▶ [Task objective]: Say how many lines of the data below have the word "under" in them. Add nothing else.

▶ [Record excerpts]:
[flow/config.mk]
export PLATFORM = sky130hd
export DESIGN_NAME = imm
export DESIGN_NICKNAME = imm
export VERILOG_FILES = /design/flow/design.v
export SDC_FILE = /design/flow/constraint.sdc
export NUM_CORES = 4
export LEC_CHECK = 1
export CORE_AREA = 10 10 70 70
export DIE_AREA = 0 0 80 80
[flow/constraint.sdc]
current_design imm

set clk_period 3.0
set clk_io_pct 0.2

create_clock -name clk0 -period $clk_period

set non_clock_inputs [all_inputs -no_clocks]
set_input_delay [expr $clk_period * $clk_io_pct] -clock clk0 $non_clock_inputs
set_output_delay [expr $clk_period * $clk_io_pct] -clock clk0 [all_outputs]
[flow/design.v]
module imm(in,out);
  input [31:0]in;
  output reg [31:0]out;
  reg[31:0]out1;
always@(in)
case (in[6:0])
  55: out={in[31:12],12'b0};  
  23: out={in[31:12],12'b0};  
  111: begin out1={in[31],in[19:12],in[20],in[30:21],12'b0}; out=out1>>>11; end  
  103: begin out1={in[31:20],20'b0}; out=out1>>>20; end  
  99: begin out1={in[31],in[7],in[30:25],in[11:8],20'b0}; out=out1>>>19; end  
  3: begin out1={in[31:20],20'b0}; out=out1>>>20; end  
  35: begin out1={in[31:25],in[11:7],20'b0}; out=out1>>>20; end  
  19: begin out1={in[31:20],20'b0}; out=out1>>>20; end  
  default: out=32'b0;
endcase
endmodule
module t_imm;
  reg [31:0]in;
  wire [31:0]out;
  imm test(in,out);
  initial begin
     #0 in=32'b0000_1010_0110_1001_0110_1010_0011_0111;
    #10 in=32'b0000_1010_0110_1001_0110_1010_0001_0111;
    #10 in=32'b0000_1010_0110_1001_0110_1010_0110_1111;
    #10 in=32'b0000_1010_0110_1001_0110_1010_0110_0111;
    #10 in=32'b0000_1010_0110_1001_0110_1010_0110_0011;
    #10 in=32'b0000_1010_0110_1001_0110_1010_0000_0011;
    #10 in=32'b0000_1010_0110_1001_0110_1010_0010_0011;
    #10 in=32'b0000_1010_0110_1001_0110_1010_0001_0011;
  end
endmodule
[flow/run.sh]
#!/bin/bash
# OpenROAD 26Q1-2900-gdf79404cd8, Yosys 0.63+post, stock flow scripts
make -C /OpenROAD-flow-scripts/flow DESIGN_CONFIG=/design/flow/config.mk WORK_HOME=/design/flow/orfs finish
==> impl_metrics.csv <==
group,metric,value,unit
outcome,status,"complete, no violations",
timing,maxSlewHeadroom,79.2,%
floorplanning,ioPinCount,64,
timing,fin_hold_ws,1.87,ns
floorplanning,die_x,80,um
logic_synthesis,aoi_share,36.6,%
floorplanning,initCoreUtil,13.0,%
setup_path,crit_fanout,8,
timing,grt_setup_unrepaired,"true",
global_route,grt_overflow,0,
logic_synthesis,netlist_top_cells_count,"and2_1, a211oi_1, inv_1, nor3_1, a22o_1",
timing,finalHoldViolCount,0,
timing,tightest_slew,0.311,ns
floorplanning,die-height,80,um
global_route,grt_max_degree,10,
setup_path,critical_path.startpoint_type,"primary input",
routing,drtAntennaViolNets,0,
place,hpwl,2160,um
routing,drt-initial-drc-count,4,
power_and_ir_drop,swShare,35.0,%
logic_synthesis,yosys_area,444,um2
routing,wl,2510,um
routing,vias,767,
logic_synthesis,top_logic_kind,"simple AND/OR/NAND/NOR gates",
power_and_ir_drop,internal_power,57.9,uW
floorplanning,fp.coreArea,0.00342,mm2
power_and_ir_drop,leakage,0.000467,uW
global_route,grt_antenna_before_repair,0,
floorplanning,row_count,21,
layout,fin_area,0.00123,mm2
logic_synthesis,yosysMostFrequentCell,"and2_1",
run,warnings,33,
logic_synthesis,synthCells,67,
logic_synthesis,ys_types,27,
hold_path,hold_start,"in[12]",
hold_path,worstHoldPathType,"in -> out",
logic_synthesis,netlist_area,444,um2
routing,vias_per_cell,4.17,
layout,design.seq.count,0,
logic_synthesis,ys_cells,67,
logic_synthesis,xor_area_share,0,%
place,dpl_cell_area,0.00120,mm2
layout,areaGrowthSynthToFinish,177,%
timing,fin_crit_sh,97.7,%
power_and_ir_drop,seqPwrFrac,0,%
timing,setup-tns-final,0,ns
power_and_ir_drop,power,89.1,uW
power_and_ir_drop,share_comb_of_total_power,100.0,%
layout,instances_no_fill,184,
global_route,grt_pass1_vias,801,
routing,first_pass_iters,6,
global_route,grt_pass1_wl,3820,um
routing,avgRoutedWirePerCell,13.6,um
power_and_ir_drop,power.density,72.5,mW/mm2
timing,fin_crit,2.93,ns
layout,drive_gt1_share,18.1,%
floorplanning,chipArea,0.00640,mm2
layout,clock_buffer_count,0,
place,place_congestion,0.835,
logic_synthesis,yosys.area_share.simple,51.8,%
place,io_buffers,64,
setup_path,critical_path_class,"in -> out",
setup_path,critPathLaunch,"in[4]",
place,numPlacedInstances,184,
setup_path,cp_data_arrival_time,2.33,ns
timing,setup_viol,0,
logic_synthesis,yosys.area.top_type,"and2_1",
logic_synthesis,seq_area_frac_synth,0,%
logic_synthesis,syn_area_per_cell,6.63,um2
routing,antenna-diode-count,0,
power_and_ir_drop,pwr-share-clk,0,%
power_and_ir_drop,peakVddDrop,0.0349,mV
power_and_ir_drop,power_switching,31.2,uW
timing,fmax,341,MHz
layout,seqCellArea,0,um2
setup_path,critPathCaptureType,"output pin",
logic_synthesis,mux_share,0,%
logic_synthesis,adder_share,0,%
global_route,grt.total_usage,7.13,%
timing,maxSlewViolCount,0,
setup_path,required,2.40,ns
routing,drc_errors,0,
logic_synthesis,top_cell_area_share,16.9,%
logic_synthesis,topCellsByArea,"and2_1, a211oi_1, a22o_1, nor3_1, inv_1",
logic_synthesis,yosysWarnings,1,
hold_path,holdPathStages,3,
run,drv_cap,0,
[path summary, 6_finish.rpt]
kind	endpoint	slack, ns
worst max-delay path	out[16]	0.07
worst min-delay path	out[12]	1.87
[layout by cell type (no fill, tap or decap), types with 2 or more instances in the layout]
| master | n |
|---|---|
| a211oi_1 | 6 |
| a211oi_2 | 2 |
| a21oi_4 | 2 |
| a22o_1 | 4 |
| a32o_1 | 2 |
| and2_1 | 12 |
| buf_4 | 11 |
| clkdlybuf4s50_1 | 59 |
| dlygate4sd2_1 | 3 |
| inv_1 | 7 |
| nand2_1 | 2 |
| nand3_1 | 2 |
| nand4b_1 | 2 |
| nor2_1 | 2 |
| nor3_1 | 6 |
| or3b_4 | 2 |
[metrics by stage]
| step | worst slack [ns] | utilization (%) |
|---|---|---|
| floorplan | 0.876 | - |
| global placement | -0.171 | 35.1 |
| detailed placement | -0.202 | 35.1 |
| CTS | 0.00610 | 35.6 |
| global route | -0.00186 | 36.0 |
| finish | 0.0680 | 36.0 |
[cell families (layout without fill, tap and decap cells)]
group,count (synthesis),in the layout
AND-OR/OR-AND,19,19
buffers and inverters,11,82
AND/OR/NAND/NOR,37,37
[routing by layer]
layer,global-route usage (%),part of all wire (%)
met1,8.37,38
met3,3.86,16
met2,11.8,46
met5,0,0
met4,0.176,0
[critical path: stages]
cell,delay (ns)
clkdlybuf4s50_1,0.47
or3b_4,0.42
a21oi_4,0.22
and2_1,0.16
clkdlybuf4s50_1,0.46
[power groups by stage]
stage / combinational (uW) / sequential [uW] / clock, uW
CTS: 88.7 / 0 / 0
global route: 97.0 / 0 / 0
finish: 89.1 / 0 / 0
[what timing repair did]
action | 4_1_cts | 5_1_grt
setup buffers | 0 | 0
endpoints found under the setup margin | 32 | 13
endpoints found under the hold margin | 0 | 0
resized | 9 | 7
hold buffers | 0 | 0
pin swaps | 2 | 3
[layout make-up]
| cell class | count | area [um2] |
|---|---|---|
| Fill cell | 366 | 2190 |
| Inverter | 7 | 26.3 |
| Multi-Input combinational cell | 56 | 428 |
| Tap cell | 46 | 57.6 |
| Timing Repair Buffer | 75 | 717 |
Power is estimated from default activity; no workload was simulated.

▶ [Task response]: 2